==> src/design/sorted_stream_merge_list.sv <==
// Selector for a k-way merge: stream keys kept in a linked list sorted by key, then stream.
// An insert of a stream that is already listed or out of range, a pop of an empty list
// and an insert into an empty list finish straight from idle. A pop reads the head, then
// finishes in the pop state. An insert into a non-empty list reads the head, then either
// becomes the new head or walks the list, linking in between two entries or at the tail
// with a final link state; the walk is set by the single read port of the key and link
// memories, one list entry per cycle. The next item
// is taken as soon as the list engine is idle and the result register is free or being
// emptied in the same cycle.
module sorted_stream_merge_list (
   input  logic                            clock,
   input  logic                            reset,
   input  logic                            req_valid,
   output logic                            req_stall,
   input  logic [0:0]                      req_opcode,
   input  logic [ssml_pkg::STREAM_W-1:0]   req_stream_index,
   input  logic [ssml_pkg::KEY_W-1:0]      req_account_key,
   output logic                            rsp_valid,
   input  logic                            rsp_stall,
   output logic [1:0]                      rsp_status,
   output logic [ssml_pkg::STREAM_W-1:0]   rsp_popped_stream,
   output logic [ssml_pkg::KEY_W-1:0]      rsp_popped_key,
   output logic                            rsp_now_empty
);

   ssml_pkg::cmd_type cmd;
   ssml_pkg::res_type res;
   logic              core_idle;
   logic              core_done;
   logic              out_free;
   logic              start;

   logic              rsp_valid_ff, rsp_valid_in;
   ssml_pkg::res_type rsp_ff, rsp_in;

   // item accepted when the engine is idle and the result slot opens up
   assign out_free  = !rsp_valid_ff || !rsp_stall;
   assign req_stall = !(core_idle && out_free);
   assign start     = req_valid && !req_stall;

   assign cmd.op           = ssml_pkg::op_type'(req_opcode);
   assign cmd.stream_index = req_stream_index;
   assign cmd.account_key  = req_account_key;

   ssml_core u_core (
      .clock (clock),
      .reset (reset),
      .start (start),
      .cmd   (cmd),
      .idle  (core_idle),
      .done  (core_done),
      .res   (res)
   );

   // result register
   always_comb begin
      rsp_valid_in = rsp_valid_ff && rsp_stall;
      rsp_in       = rsp_ff;
      if (core_done) begin
         rsp_valid_in = 1'b1;
         rsp_in       = res;
      end
   end

   always_ff @(posedge clock) begin
      if (reset) begin
         rsp_valid_ff <= 1'b0;
      end else begin
         rsp_valid_ff <= rsp_valid_in;
      end
   end

   always_ff @(posedge clock) begin
      rsp_ff <= rsp_in;
   end

   assign rsp_valid         = rsp_valid_ff;
   assign rsp_status        = rsp_ff.status;
   assign rsp_popped_stream = rsp_ff.popped_stream;
   assign rsp_popped_key    = rsp_ff.popped_key;
   assign rsp_now_empty     = rsp_ff.now_empty;

endmodule
===== src/design/pf_pkg.sv =====
// ----------------------------------------------------------------------------
// pf_pkg
// Shared types, constants and the microcode ROM of the prime factorizer.
// ----------------------------------------------------------------------------
`default_nettype none

package pf_pkg;

    localparam int STEP_W      = 4;
    localparam int MAX_RESULTS = 32;
    localparam int CNT_W       = 5;
    localparam int FIELD_W     = 32;

    // Datapath operations, one per control word
    typedef enum logic [2:0] {
        OP_NOP,
        OP_LOAD,
        OP_DIV_START,
        OP_DIV_STEP,
        OP_EMIT_Z,
        OP_EMIT_N,
        OP_EMIT_EMPTY,
        OP_INC_Z
    } op_t;

    // Jump conditions: jump to target when true, otherwise fall through
    typedef enum logic [2:0] {
        C_ALWAYS,
        C_NO_IN,
        C_N_LE1,
        C_CNT_MAX,
        C_DIV_BUSY,
        C_Z_GT_Q,
        C_REM_NZ,
        C_OUT_BLOCKED
    } cond_t;

    typedef struct packed {
        op_t              op;
        cond_t            cond;
        logic [STEP_W-1:0] target;
    } ucode_t;

    typedef struct packed {
        op_t op;
    } ctrl_t;

    typedef struct packed {
        logic in_valid;
        logic n_le1;
        logic cnt_max;
        logic div_busy;
        logic z_gt_q;
        logic rem_nz;
        logic out_blocked;
    } status_t;

    // Program steps
    localparam logic [STEP_W-1:0] S_WAIT      = 4'd0;
    localparam logic [STEP_W-1:0] S_SMALL     = 4'd1;
    localparam logic [STEP_W-1:0] S_LOOP      = 4'd2;
    localparam logic [STEP_W-1:0] S_DIV       = 4'd3;
    localparam logic [STEP_W-1:0] S_BOUND     = 4'd4;
    localparam logic [STEP_W-1:0] S_EVEN      = 4'd5;
    localparam logic [STEP_W-1:0] S_EMIT_Z    = 4'd6;
    localparam logic [STEP_W-1:0] S_BACK_Z    = 4'd7;
    localparam logic [STEP_W-1:0] S_FINAL     = 4'd8;
    localparam logic [STEP_W-1:0] S_EMIT_N    = 4'd9;
    localparam logic [STEP_W-1:0] S_DONE_N    = 4'd10;
    localparam logic [STEP_W-1:0] S_EMPTY     = 4'd11;
    localparam logic [STEP_W-1:0] S_DONE_E    = 4'd12;
    localparam logic [STEP_W-1:0] S_INC       = 4'd13;

    function automatic ucode_t ucode_rom(input logic [STEP_W-1:0] step);
        ucode_t w;
        case (step)
            S_WAIT:   w = '{OP_LOAD,       C_NO_IN,       S_WAIT};
            S_SMALL:  w = '{OP_NOP,        C_N_LE1,       S_EMPTY};
            S_LOOP:   w = '{OP_DIV_START,  C_CNT_MAX,     S_FINAL};
            S_DIV:    w = '{OP_DIV_STEP,   C_DIV_BUSY,    S_DIV};
            S_BOUND:  w = '{OP_NOP,        C_Z_GT_Q,      S_FINAL};
            S_EVEN:   w = '{OP_NOP,        C_REM_NZ,      S_INC};
            S_EMIT_Z: w = '{OP_EMIT_Z,     C_OUT_BLOCKED, S_EMIT_Z};
            S_BACK_Z: w = '{OP_NOP,        C_ALWAYS,      S_LOOP};
            S_FINAL:  w = '{OP_NOP,        C_N_LE1,       S_WAIT};
            S_EMIT_N: w = '{OP_EMIT_N,     C_OUT_BLOCKED, S_EMIT_N};
            S_DONE_N: w = '{OP_NOP,        C_ALWAYS,      S_WAIT};
            S_EMPTY:  w = '{OP_EMIT_EMPTY, C_OUT_BLOCKED, S_EMPTY};
            S_DONE_E: w = '{OP_NOP,        C_ALWAYS,      S_WAIT};
            S_INC:    w = '{OP_INC_Z,      C_ALWAYS,      S_LOOP};
            default:  w = '{OP_NOP,        C_ALWAYS,      S_WAIT};
        endcase
        return w;
    endfunction

endpackage

`default_nettype wire


===== src/design/pf_divider.sv =====
// ----------------------------------------------------------------------------
// pf_divider
// Restoring divider, one quotient bit per cycle while step is asserted.
// ----------------------------------------------------------------------------
`default_nettype none

module pf_divider #(
    parameter int VW = 32,
    parameter int DW = 17
) (
    input  wire logic          clk,
    input  wire logic          rst_n,
    input  wire logic          start,
    input  wire logic          step,
    input  wire logic [VW-1:0] dividend,
    input  wire logic [DW-1:0] divisor,
    output logic      [VW-1:0] quotient,
    output logic      [DW-1:0] remainder,
    output logic               busy
);

    localparam int CW = $clog2(VW + 1);

    logic [VW-1:0] quo_reg, quo_next;
    logic [DW-1:0] rem_reg, rem_next;
    logic [CW-1:0] cnt_reg, cnt_next;
    logic [DW:0]   trial;
    logic [DW:0]   diff;
    logic          ge;

    always_comb
    begin
        trial    = {rem_reg, quo_reg[VW-1]};
        diff     = trial - {1'b0, divisor};
        ge       = (trial >= {1'b0, divisor});
        quo_next = quo_reg;
        rem_next = rem_reg;
        cnt_next = cnt_reg;
        if (start)
        begin
            quo_next = dividend;
            rem_next = '0;
            cnt_next = CW'(VW);
        end
        else if (step)
        begin
            quo_next = {quo_reg[VW-2:0], ge};
            rem_next = ge ? diff[DW-1:0] : trial[DW-1:0];
            cnt_next = cnt_reg - CW'(1);
        end
    end

    always_ff @(posedge clk or negedge rst_n)
    begin
        if (!rst_n)
        begin
            cnt_reg <= '0;
        end
        else
        begin
            cnt_reg <= cnt_next;
        end
    end

    always_ff @(posedge clk)
    begin
        quo_reg <= quo_next;
        rem_reg <= rem_next;
    end

    // the step taken with one count left is the final one
    assign busy      = (cnt_reg != CW'(1));
    assign quotient  = quo_reg;
    assign remainder = rem_reg;

endmodule

`default_nettype wire


===== src/design/pf_datapath.sv =====
// ----------------------------------------------------------------------------
// pf_datapath
// Remainder, trial divisor, item count, divider and output register.
// ----------------------------------------------------------------------------
`default_nettype none

module pf_datapath #(
    parameter int VW = 32,
    parameter int DW = 17
) (
    input  wire logic                  clk,
    input  wire logic                  rst_n,
    input  wire pf_pkg::ctrl_t         ctrl,
    output pf_pkg::status_t            status,
    input  wire logic                  in_valid,
    input  wire logic [31:0]           number,
    output logic                       out_valid,
    input  wire logic                  out_ready,
    output logic [31:0]                factor,
    output logic                       last_factor,
    output logic                       no_factors
);

    logic [VW-1:0]             n_reg, n_next;
    logic [DW-1:0]             z_reg, z_next;
    logic [pf_pkg::CNT_W-1:0]  cnt_reg, cnt_next;
    logic                      out_valid_reg, out_valid_next;
    logic [31:0]               factor_reg, factor_next;
    logic                      last_reg, last_next;
    logic                      none_reg, none_next;

    logic [63:0]   number_wide;
    logic [63:0]   n_wide;
    logic [63:0]   z_wide;
    logic [VW-1:0] n_load;
    logic [VW-1:0] quotient;
    logic [DW-1:0] remainder;
    logic          div_busy;
    logic          out_free;
    logic          emit;

    pf_divider #(
        .VW (VW),
        .DW (DW)
    ) u_div (
        .clk       (clk),
        .rst_n     (rst_n),
        .start     (ctrl.op == pf_pkg::OP_DIV_START),
        .step      (ctrl.op == pf_pkg::OP_DIV_STEP),
        .dividend  (n_reg),
        .divisor   (z_reg),
        .quotient  (quotient),
        .remainder (remainder),
        .busy      (div_busy)
    );

    assign number_wide = 64'(number);
    assign n_load      = number_wide[VW-1:0];
    assign n_wide      = 64'(n_reg);
    assign z_wide      = 64'(z_reg);
    assign out_free    = !out_valid_reg || out_ready;
    assign emit        = out_free && (ctrl.op == pf_pkg::OP_EMIT_Z ||
                                      ctrl.op == pf_pkg::OP_EMIT_N ||
                                      ctrl.op == pf_pkg::OP_EMIT_EMPTY);

    always_comb
    begin
        n_next         = n_reg;
        z_next         = z_reg;
        cnt_next       = cnt_reg;
        out_valid_next = out_valid_reg && !out_ready;
        factor_next    = factor_reg;
        last_next      = last_reg;
        none_next      = none_reg;
        case (ctrl.op)
            pf_pkg::OP_LOAD:
            begin
                if (in_valid)
                begin
                    n_next   = n_load;
                    z_next   = DW'(2);
                    cnt_next = '0;
                end
            end
            pf_pkg::OP_INC_Z:
            begin
                z_next = z_reg + DW'(1);
            end
            pf_pkg::OP_EMIT_Z:
            begin
                if (out_free)
                begin
                    // divide the factor out; a unit quotient ends the list
                    n_next      = quotient;
                    cnt_next    = cnt_reg + pf_pkg::CNT_W'(1);
                    factor_next = z_wide[31:0];
                    last_next   = (quotient == VW'(1));
                    none_next   = 1'b0;
                end
            end
            pf_pkg::OP_EMIT_N:
            begin
                if (out_free)
                begin
                    factor_next = n_wide[31:0];
                    last_next   = 1'b1;
                    none_next   = 1'b0;
                end
            end
            pf_pkg::OP_EMIT_EMPTY:
            begin
                if (out_free)
                begin
                    factor_next = '0;
                    last_next   = 1'b1;
                    none_next   = 1'b1;
                end
            end
            default:
            begin
            end
        endcase
        if (emit)
        begin
            out_valid_next = 1'b1;
        end
    end

    always_ff @(posedge clk or negedge rst_n)
    begin
        if (!rst_n)
        begin
            n_reg         <= '0;
            z_reg         <= DW'(2);
            cnt_reg       <= '0;
            out_valid_reg <= 1'b0;
        end
        else
        begin
            n_reg         <= n_next;
            z_reg         <= z_next;
            cnt_reg       <= cnt_next;
            out_valid_reg <= out_valid_next;
        end
    end

    always_ff @(posedge clk)
    begin
        factor_reg <= factor_next;
        last_reg   <= last_next;
        none_reg   <= none_next;
    end

    always_comb
    begin
        status.in_valid    = in_valid;
        status.n_le1       = (n_reg <= VW'(1));
        status.cnt_max     = (cnt_reg == pf_pkg::CNT_W'(pf_pkg::MAX_RESULTS - 1));
        status.div_busy    = div_busy;
        status.z_gt_q      = (VW'(z_reg) > quotient);
        status.rem_nz      = (remainder != '0);
        status.out_blocked = !out_free;
    end

    assign out_valid   = out_valid_reg;
    assign factor      = factor_reg;
    assign last_factor = last_reg;
    assign no_factors  = none_reg;

endmodule

`default_nettype wire


===== src/design/pf_sequencer.sv =====
// ----------------------------------------------------------------------------
// pf_sequencer
// Step counter over the microcode ROM with conditional jumps.
// ----------------------------------------------------------------------------
`default_nettype none

module pf_sequencer (
    input  wire logic            clk,
    input  wire logic            rst_n,
    input  wire pf_pkg::status_t status,
    output pf_pkg::ctrl_t        ctrl
);

    logic [pf_pkg::STEP_W-1:0] pc_reg, pc_next;
    pf_pkg::ucode_t            word;
    logic                      take;

    assign word = pf_pkg::ucode_rom(pc_reg);

    always_comb
    begin
        case (word.cond)
            pf_pkg::C_ALWAYS:      take = 1'b1;
            pf_pkg::C_NO_IN:       take = !status.in_valid;
            pf_pkg::C_N_LE1:       take = status.n_le1;
            pf_pkg::C_CNT_MAX:     take = status.cnt_max;
            pf_pkg::C_DIV_BUSY:    take = status.div_busy;
            pf_pkg::C_Z_GT_Q:      take = status.z_gt_q;
            pf_pkg::C_REM_NZ:      take = status.rem_nz;
            pf_pkg::C_OUT_BLOCKED: take = status.out_blocked;
            default:               take = 1'b1;
        endcase
        pc_next = take ? word.target : pc_reg + pf_pkg::STEP_W'(1);
    end

    always_ff @(posedge clk or negedge rst_n)
    begin
        if (!rst_n)
        begin
            pc_reg <= pf_pkg::S_WAIT;
        end
        else
        begin
            pc_reg <= pc_next;
        end
    end

    assign ctrl.op = word.op;

endmodule

`default_nettype wire


===== src/design/prime_factorizer_top.sv =====
// ----------------------------------------------------------------------------
// prime_factorizer_top
// Trial-division prime factorization, driven by a microcoded sequencer.
// ----------------------------------------------------------------------------
//  channel | direction | handshake            | payload
//  input   | in        | in_valid / in_ready  | number
//  output  | out       | out_valid / out_ready| factor, last_factor, no_factors
//
//  Each trial division runs the serial restoring divider, one quotient bit a
//  cycle; a trial that finds a factor also emits it.
//  A 32-bit prime needs about 65535 trials per transaction.
//  One transaction is worked on at a time; in_ready is high only when waiting.
//  A stalled output holds the sequencer on its emit step. Reset is immediate.
// ----------------------------------------------------------------------------
`default_nettype none

module prime_factorizer_top #(
    parameter int VALUE_WIDTH = 32
) (
    input  wire logic        clk,
    input  wire logic        rst_n,
    input  wire logic        in_valid,
    output logic             in_ready,
    input  wire logic [31:0] number,
    output logic             out_valid,
    input  wire logic        out_ready,
    output logic [31:0]      factor,
    output logic             last_factor,
    output logic             no_factors
);

    localparam int DW = (VALUE_WIDTH + 1) / 2 + 1;

    pf_pkg::ctrl_t   ctrl;
    pf_pkg::status_t status;

    pf_sequencer u_seq (
        .clk    (clk),
        .rst_n  (rst_n),
        .status (status),
        .ctrl   (ctrl)
    );

    pf_datapath #(
        .VW (VALUE_WIDTH),
        .DW (DW)
    ) u_dp (
        .clk         (clk),
        .rst_n       (rst_n),
        .ctrl        (ctrl),
        .status      (status),
        .in_valid    (in_valid),
        .number      (number),
        .out_valid   (out_valid),
        .out_ready   (out_ready),
        .factor      (factor),
        .last_factor (last_factor),
        .no_factors  (no_factors)
    );

    assign in_ready = (ctrl.op == pf_pkg::OP_LOAD);

endmodule

`default_nettype wire
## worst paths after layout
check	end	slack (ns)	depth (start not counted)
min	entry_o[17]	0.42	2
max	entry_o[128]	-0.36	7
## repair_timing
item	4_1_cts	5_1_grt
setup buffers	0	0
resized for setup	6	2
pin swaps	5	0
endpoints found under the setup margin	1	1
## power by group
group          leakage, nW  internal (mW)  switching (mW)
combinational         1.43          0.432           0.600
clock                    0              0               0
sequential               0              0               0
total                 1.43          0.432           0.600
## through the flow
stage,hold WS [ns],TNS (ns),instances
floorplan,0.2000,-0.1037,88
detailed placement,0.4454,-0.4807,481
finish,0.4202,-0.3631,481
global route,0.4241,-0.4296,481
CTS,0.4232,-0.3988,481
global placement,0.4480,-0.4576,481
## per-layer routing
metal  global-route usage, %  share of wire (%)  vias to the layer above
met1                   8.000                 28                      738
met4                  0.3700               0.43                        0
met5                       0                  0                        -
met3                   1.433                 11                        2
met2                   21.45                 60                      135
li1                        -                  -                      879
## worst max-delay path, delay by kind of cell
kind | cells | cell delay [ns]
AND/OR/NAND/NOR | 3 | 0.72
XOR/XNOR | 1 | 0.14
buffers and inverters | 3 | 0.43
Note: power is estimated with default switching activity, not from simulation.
<file path="config.mk">
export PLATFORM = sky130hd
export DESIGN_NAME = cau_queue
export DESIGN_NICKNAME = d
export VERILOG_FILES = /design/src/design/assert_macros.svh /design/src/design/cau_pkg.sv /design/src/design/cau_queue.sv
export SDC_FILE = /design/constraint.sdc
export NUM_CORES = 1
export LEC_CHECK = 0
export BUFFER_PORTS_ARGS = -buffer_cell sky130_fd_sc_hd__buf_2
export CORE_UTILIZATION = 57
export CTS_CLUSTER_DIAMETER = 100
export CTS_CLUSTER_SIZE = 16
export DETAILED_ROUTE_END_ITERATION = 8
export HOLD_SLACK_MARGIN = 0.15
export PLACE_DENSITY = 0.9
export SYNTH_ARGS = -nofsm -noshare
export SYNTH_HDL_FRONTEND = slang
export SYNTH_SLANG_ARGS = --single-unit
</file>
<file path="constraint.sdc">
create_clock -name clk_i -period 4.7 [get_ports clk_i]
set_clock_uncertainty 0.05 [all_clocks]
set_input_delay 0.705 -clock clk_i [delete_from_list [all_inputs] [get_ports clk_i]]
set_output_delay 0.705 -clock clk_i [all_outputs]
set_load 0.01 [all_outputs]
</file>
## src/rtl/core/rdi_div_pipe.sv

```systemverilog
`default_nettype none

// Restoring divider, one quotient bit per stage. The caller guarantees
// (num >> QUO_W) < den, or discards the result.
module rdi_div_pipe #(
    parameter int NUM_W  = 48,
    parameter int DEN_W  = 32,
    parameter int QUO_W  = 31,
    parameter int SIDE_W = 1
) (
    input  wire logic              i_clk,
    input  wire logic              i_rst_n,
    input  wire logic              i_en,
    input  wire logic              i_valid,
    input  wire logic [NUM_W-1:0]  i_num,
    input  wire logic [DEN_W-1:0]  i_den,
    input  wire logic [SIDE_W-1:0] i_side,
    output logic                   o_valid,
    output logic [QUO_W-1:0]       o_quo,
    output logic [SIDE_W-1:0]      o_side
);

    localparam int RW = DEN_W + 1;

    logic              r_valid [QUO_W];
    logic [RW-1:0]     r_rem   [QUO_W];
    logic [QUO_W-1:0]  r_quo   [QUO_W];
    logic [QUO_W-1:0]  r_low   [QUO_W];
    logic [DEN_W-1:0]  r_den   [QUO_W];
    logic [SIDE_W-1:0] r_side  [QUO_W];

    for (genvar k = 0; k < QUO_W; k++) begin : g_stage
        logic              p_valid;
        logic [RW-1:0]     p_rem;
        logic [QUO_W-1:0]  p_quo;
        logic [QUO_W-1:0]  p_low;
        logic [DEN_W-1:0]  p_den;
        logic [SIDE_W-1:0] p_side;
        logic [RW-1:0]     trial;
        logic              ge;

        if (k == 0) begin : g_first
            assign p_valid = i_valid;
            assign p_rem   = RW'(i_num >> QUO_W);
            assign p_quo   = '0;
            assign p_low   = i_num[QUO_W-1:0];
            assign p_den   = i_den;
            assign p_side  = i_side;
        end else begin : g_next
            assign p_valid = r_valid[k-1];
            assign p_rem   = r_rem[k-1];
            assign p_quo   = r_quo[k-1];
            assign p_low   = r_low[k-1];
            assign p_den   = r_den[k-1];
            assign p_side  = r_side[k-1];
        end

        // bring down the next dividend bit and try the subtraction
        assign trial = {p_rem[RW-2:0], p_low[QUO_W-1-k]};
        assign ge    = (trial >= {1'b0, p_den});

        always_ff @(posedge i_clk) begin
            if (!i_rst_n) begin
                r_valid[k] <= 1'b0;
            end else if (i_en) begin
                r_valid[k] <= p_valid;
            end
        end

        always_ff @(posedge i_clk) begin
            if (i_en) begin
                r_rem[k]  <= ge ? (trial - {1'b0, p_den}) : trial;
                r_quo[k]  <= {p_quo[QUO_W-2:0], ge};
                r_low[k]  <= p_low;
                r_den[k]  <= p_den;
                r_side[k] <= p_side;
            end
        end
    end

    assign o_valid = r_valid[QUO_W-1];
    assign o_quo   = r_quo[QUO_W-1];
    assign o_side  = r_side[QUO_W-1];

endmodule

`default_nettype wire

```
===== src/rtl/core/rdi_pkg.sv =====
`default_nettype none

package rdi_pkg;

    // default build options
    localparam int FRAC_BITS_DEF    = 16;
    localparam int CORDIC_STEPS_DEF = 16;

    // fixed field widths
    localparam int POS_W   = 32;
    localparam int T_W     = 31;
    localparam int UV_BITS = 16;
    localparam int V_W     = UV_BITS + 1;

    localparam logic [T_W-1:0] RADIUS_RESET = T_W'(65536);
    localparam logic [V_W-1:0] V_ONE        = V_W'(1) << UV_BITS;

    // angle in turns, Q0.32
    localparam int          ANGLE_W   = 32;
    localparam logic [31:0] HALF_TURN = 32'h8000_0000;
    localparam int          ATAN_LEN  = 24;

    // floor(atan(2^-i) / (2 pi) * 2^32)
    localparam logic [31:0] ATAN_TURNS [ATAN_LEN] = '{
        32'd536870912, 32'd316933405, 32'd167458907, 32'd85004756,
        32'd42667331,  32'd21354465,  32'd10679838,  32'd5340245,
        32'd2670163,   32'd1335086,   32'd667544,    32'd333772,
        32'd166886,    32'd83443,     32'd41721,     32'd20860,
        32'd10430,     32'd5215,      32'd2607,      32'd1303,
        32'd651,       32'd325,       32'd162,       32'd81
    };

    typedef struct packed {
        logic signed [POS_W-1:0] origin_x;
        logic signed [POS_W-1:0] origin_y;
        logic signed [POS_W-1:0] origin_z;
        logic signed [POS_W-1:0] dir_x;
        logic signed [POS_W-1:0] dir_y;
        logic signed [POS_W-1:0] dir_z;
        logic        [T_W-1:0]   t_limit;
    } t_ray;

    typedef struct packed {
        logic                    hit;
        logic        [T_W-1:0]   t_hit;
        logic signed [POS_W-1:0] hit_x;
        logic signed [POS_W-1:0] hit_z;
        logic        [UV_BITS-1:0] coord_u;
        logic        [V_W-1:0]   coord_v;
    } t_result;

endpackage

`default_nettype wire


===== src/rtl/core/rdi_cordic_pipe.sv =====
`default_nettype none

// CORDIC vectoring, one micro-rotation per stage, angle in turns (Q0.32).
module rdi_cordic_pipe #(
    parameter int STEPS  = 16,
    parameter int SIDE_W = 1
) (
    input  wire logic                        i_clk,
    input  wire logic                        i_rst_n,
    input  wire logic                        i_en,
    input  wire logic                        i_valid,
    input  wire logic signed [rdi_pkg::POS_W-1:0] i_x,
    input  wire logic signed [rdi_pkg::POS_W-1:0] i_y,
    input  wire logic [SIDE_W-1:0]           i_side,
    output logic                             o_valid,
    output logic [rdi_pkg::ANGLE_W-1:0]      o_angle,
    output logic [SIDE_W-1:0]                o_side
);

    import rdi_pkg::*;

    // headroom for the CORDIC gain
    localparam int CW = POS_W + 3;

    logic                r_valid [STEPS+1];
    logic signed [CW-1:0] r_x    [STEPS+1];
    logic signed [CW-1:0] r_y    [STEPS+1];
    logic [ANGLE_W-1:0]  r_a     [STEPS+1];
    logic [SIDE_W-1:0]   r_side  [STEPS+1];

    logic signed [CW-1:0] x_ext;
    logic signed [CW-1:0] y_ext;

    assign x_ext = CW'(i_x);
    assign y_ext = CW'(i_y);

    // left half-plane: rotate by half a turn first
    always_ff @(posedge i_clk) begin
        if (!i_rst_n) begin
            r_valid[0] <= 1'b0;
        end else if (i_en) begin
            r_valid[0] <= i_valid;
        end
    end

    always_ff @(posedge i_clk) begin
        if (i_en) begin
            r_x[0]    <= i_x[POS_W-1] ? -x_ext : x_ext;
            r_y[0]    <= i_x[POS_W-1] ? -y_ext : y_ext;
            r_a[0]    <= i_x[POS_W-1] ? HALF_TURN : '0;
            r_side[0] <= i_side;
        end
    end

    for (genvar k = 0; k < STEPS; k++) begin : g_step
        logic signed [CW-1:0] sx;
        logic signed [CW-1:0] sy;
        logic                 neg;

        assign sx  = r_y[k] >>> k;
        assign sy  = r_x[k] >>> k;
        assign neg = r_y[k][CW-1];

        always_ff @(posedge i_clk) begin
            if (!i_rst_n) begin
                r_valid[k+1] <= 1'b0;
            end else if (i_en) begin
                r_valid[k+1] <= r_valid[k];
            end
        end

        always_ff @(posedge i_clk) begin
            if (i_en) begin
                if (!neg) begin
                    r_x[k+1] <= r_x[k] + sx;
                    r_y[k+1] <= r_y[k] - sy;
                    r_a[k+1] <= r_a[k] + ATAN_TURNS[k];
                end else begin
                    r_x[k+1] <= r_x[k] - sx;
                    r_y[k+1] <= r_y[k] + sy;
                    r_a[k+1] <= r_a[k] - ATAN_TURNS[k];
                end
                r_side[k+1] <= r_side[k];
            end
        end
    end

    assign o_valid = r_valid[STEPS];
    assign o_angle = r_a[STEPS];
    assign o_side  = r_side[STEPS];

endmodule

`default_nettype wire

** WHAT IS BEING ASKED **
Everything above from the line with "out_valid_reg <= 1'b0;" to the line with "pf_pkg::CNT_W'(pf_pkg::MAX_RESULTS - 1));", both included, must be repeated exactly, and nothing outside that range.

** PROBLEM SOLUTION **
            out_valid_reg <= 1'b0;
        end
        else
        begin
            n_reg         <= n_next;
            z_reg         <= z_next;
            cnt_reg       <= cnt_next;
            out_valid_reg <= out_valid_next;
        end
    end

    always_ff @(posedge clk)
    begin
        factor_reg <= factor_next;
        last_reg   <= last_next;
        none_reg   <= none_next;
    end

    always_comb
    begin
        status.in_valid    = in_valid;
        status.n_le1       = (n_reg <= VW'(1));
        status.cnt_max     = (cnt_reg == pf_pkg::CNT_W'(pf_pkg::MAX_RESULTS - 1));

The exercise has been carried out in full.